Pada puncak musim liburan, misalnya saat tahun baru, jumlah kunjungan bisa mencapai 5.000 orang dalam sehari. Kini, setelah dibuka kembali, jumlah kunjungan dibatasi hanya 150 orang per hari.
”Jam pendakian juga kami batasi. Bila sebelumnya pukul 01.00 pendakian sudah dibuka, kini pendakian dibuka pukul 03.00. Aturan ini akan dievaluasi secara berkala. Bisa jadi bulan depan berubah lagi,” tuturnya.
Penutupan pendakian juga berpengaruh bagi para petambang dan pemandu wisata TWA Kawah Ijen. Selama empat bulan, mereka kehilangan pekerjaan.
Para petambang yang biasa mengangkut 150 kilogram belerang per hari dengan harga jual Rp 1.000 hingga 1.250 per kg. Sementara para pemandu wisata biasa mendapat Rp 200.00 hingga Rp 300.000 per rombongan yang ia bawa.

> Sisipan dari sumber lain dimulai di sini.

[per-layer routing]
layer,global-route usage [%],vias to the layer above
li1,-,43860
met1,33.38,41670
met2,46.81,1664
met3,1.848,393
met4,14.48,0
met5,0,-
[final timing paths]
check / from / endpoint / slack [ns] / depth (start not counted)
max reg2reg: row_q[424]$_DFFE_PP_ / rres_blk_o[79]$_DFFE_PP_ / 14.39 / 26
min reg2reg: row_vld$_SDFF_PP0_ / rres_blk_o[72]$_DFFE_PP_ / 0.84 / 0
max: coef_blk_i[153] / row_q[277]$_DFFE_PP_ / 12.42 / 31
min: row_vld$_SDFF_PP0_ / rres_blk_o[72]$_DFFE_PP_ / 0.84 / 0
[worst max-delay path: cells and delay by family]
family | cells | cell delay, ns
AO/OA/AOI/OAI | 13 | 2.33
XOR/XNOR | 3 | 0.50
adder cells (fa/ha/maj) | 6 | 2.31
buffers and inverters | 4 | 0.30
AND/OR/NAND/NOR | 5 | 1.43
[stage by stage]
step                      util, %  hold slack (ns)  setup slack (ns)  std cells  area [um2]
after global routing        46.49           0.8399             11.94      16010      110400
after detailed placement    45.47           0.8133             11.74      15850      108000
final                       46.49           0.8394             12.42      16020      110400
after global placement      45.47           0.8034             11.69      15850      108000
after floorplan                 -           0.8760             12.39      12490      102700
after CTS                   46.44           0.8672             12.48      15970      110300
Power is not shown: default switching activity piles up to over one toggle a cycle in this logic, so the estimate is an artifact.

Nafian, salah satu petambang yang juga menjadi pemandu wisata TWA Kawah Ijen, mengaku, penutupan kali ini merupakan yang terlama selama ia menjadi petambang 20 tahun terakhir. Penutupan terakhir terjadi hanya dua bulan saat terjadinya kebakaran hutan dan lahan di sekitar Gunung Ijen, akhir 2019.
”Tahun lalu, saya terpaksa menjual dua ekor kambing saya. Tahun ini, karena penutupan pendakian, saya harus menjual empat ekor kambing saya. Mau bagaimana lagi, tidak ada pemasukan sama sekali,” tuturnya.
Kepala Dinas Kebudayaan dan Pariwisata Banyuwangi M Yanuarto Bramuda menyebut, potensi kehilangan perputaran uang bisa mencapai Rp 277 miliar. Perhitungan tersebut didapat bila membandingkan jumlah wisatawan pada periode yang sama tahun lalu dan mengalikannya dengan rata-rata uang yang dibelanjakan wisatawan dalam sehari (spending money).
Pada April hingga Juni 2019, terdapat 158.511 wisatawan Nusantara dan 14.431 wisatawan mancanegara yang menginap di Banyuwangi. Adapun rata-rata uang yang dibelanjakan per orang per hari adalah Rp 1,5 juta bagi wisatawan Nusantara dan 2,8 juta bagi wisatawan mancanegara.
”Tahun ini, selama bulan April hingga Juni, sama sekali tidak ada wisatawan yang berkunjung ke Banyuwangi. Anggap saja jumlahnya sama seperti tahun kemarin, berarti ada potensi kehilangan sebesar Rp 277 miliar. Uang itu harusnya beredar di masyarakat, tetapi karena tidak ada wisatawan, uang itu tidak ada,” tutur Bramuda.
Tahun ini, selama bulan April hingga Juni, sama sekali tidak ada wisatawan yang berkunjung ke Banyuwangi.
Pandemi juga membuat persentase target pendapatan asli daerah (PAD) Kabupaten Banyuwangi lebih sedikit dibandingkan pada tahun lalu. Kendati demikian, secara nominal, serapan PAD yang didapatkan masih lebih tinggi.
”Sampai akhir Juni 2020, PAD sudah mencapai 40,93 persen dari total target sebesar Rp 595 miliar. Persentase serapan itu lebih kecil dibandingkan dengan tahun lalu yang mencapai 49,09 persen dari total target sebesar Rp 517 miliar,” kata Alif Kartiono.